Iraqi policemen stand guard at a checkpoint as a tow-truck drags away the remains of a vehicle after a suicide car bomber blew himself up in front of Baghdad police Academy in the Iraqi capital on February 19, 2012 killing 15 people and wounding 21 others. (Khalil al-Murshidi/AFP/Getty Images)
At least 20 police officers and police cadets were killed in a suicide car bomb attack on Sunday in Baghdad, officials said in media reports, and underscoring the relative lack of security in Iraq just months after American troops left.
Officials said that the explosives-laden car was driven into a group of police cadets as they were exiting the police academy compound, The Associated Press reported.
“We heard a big explosion and the windows of the room shattered,” witness Haider Mohammed told AP.
He added that people in the area “[know] the time when the recruits come and go from the academy. This is a breach of security.”

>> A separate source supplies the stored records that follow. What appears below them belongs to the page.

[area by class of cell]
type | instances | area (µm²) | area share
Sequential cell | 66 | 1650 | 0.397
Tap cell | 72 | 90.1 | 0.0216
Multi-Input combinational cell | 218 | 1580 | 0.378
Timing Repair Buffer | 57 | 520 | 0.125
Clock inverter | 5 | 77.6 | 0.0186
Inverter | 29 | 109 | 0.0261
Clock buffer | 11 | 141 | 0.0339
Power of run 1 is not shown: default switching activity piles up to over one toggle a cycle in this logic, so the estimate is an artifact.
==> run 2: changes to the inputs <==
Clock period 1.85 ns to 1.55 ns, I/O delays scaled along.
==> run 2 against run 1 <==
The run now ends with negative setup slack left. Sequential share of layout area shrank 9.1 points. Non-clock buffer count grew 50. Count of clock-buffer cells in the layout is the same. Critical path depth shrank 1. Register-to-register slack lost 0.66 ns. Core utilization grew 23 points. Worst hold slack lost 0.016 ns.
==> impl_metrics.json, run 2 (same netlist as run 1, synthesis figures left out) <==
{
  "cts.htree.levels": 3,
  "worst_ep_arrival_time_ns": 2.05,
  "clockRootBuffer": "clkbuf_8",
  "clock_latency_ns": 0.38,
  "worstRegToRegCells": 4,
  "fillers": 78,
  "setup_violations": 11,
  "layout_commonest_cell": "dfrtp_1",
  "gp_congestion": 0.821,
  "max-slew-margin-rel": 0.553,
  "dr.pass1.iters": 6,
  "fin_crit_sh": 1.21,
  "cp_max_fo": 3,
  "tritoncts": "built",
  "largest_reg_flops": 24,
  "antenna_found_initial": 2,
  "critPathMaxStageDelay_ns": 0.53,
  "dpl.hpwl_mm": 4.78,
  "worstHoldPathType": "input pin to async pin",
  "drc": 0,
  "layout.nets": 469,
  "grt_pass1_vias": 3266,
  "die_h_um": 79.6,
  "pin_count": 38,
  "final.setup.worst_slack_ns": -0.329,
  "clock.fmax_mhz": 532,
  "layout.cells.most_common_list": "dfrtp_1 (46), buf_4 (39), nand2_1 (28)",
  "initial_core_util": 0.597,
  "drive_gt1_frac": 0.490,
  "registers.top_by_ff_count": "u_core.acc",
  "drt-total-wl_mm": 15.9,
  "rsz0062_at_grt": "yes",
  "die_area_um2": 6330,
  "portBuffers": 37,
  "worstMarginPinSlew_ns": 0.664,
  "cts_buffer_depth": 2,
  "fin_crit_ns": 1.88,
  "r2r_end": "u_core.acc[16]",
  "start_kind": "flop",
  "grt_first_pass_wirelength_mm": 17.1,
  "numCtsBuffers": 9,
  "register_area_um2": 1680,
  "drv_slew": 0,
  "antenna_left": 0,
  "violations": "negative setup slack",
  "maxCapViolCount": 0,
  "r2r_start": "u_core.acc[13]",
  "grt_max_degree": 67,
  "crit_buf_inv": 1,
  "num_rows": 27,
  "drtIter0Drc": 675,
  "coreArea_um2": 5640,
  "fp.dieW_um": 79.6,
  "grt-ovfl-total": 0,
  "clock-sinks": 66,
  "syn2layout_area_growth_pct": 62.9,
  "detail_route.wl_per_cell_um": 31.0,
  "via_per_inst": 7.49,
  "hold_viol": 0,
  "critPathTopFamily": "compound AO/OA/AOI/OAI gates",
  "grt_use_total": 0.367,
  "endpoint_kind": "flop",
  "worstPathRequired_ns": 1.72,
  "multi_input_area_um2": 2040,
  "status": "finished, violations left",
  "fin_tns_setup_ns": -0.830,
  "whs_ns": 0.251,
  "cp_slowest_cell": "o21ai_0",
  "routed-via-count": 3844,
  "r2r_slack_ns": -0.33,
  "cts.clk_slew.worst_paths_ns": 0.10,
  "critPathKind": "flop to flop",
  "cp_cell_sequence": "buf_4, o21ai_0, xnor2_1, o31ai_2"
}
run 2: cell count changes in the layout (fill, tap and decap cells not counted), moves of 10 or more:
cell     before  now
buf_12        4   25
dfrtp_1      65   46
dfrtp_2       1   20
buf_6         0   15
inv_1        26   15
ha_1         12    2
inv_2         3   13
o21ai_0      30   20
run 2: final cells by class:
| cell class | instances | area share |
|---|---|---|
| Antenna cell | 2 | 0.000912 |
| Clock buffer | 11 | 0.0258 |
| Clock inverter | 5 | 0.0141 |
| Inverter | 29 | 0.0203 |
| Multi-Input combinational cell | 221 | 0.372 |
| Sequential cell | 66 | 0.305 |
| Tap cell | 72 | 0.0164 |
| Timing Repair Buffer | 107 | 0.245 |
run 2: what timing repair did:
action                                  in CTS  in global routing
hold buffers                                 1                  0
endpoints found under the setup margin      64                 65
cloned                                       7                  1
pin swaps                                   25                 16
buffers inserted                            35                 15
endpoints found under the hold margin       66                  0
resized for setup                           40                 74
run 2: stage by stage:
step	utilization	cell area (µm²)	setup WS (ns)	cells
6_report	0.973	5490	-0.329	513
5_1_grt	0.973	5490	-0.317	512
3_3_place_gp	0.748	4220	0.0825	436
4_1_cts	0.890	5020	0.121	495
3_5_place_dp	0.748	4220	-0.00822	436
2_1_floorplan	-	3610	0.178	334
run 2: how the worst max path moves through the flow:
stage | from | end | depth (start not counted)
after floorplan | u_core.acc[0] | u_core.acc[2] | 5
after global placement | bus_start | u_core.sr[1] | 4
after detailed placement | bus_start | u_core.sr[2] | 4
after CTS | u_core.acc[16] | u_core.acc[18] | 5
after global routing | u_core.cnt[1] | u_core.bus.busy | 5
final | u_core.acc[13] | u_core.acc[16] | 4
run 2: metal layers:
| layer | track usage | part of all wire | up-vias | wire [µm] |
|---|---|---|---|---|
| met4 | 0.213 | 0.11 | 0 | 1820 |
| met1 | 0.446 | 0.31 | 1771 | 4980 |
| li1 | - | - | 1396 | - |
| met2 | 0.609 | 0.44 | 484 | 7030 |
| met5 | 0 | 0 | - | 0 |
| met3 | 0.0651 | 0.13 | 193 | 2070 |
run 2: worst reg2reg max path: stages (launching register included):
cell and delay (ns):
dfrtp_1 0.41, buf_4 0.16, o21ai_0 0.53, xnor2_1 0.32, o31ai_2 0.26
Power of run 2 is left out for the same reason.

A local official told AFP that the driver of the vehicle careened into the crowd of people, most of whom were potential new recruits applying to join the police academy.
In other parts of Iraq, seven other people were killed in Sunday in separate attacks, including four police informants, a police officer, and antiterrorist militia, the news agency reported. In the morning, “a group of suspected Al-Qaeda gunmen attacked a house in the center of Baquba,” a police official said.
“The attackers killed three women and one man from one family inside the house,” the official added.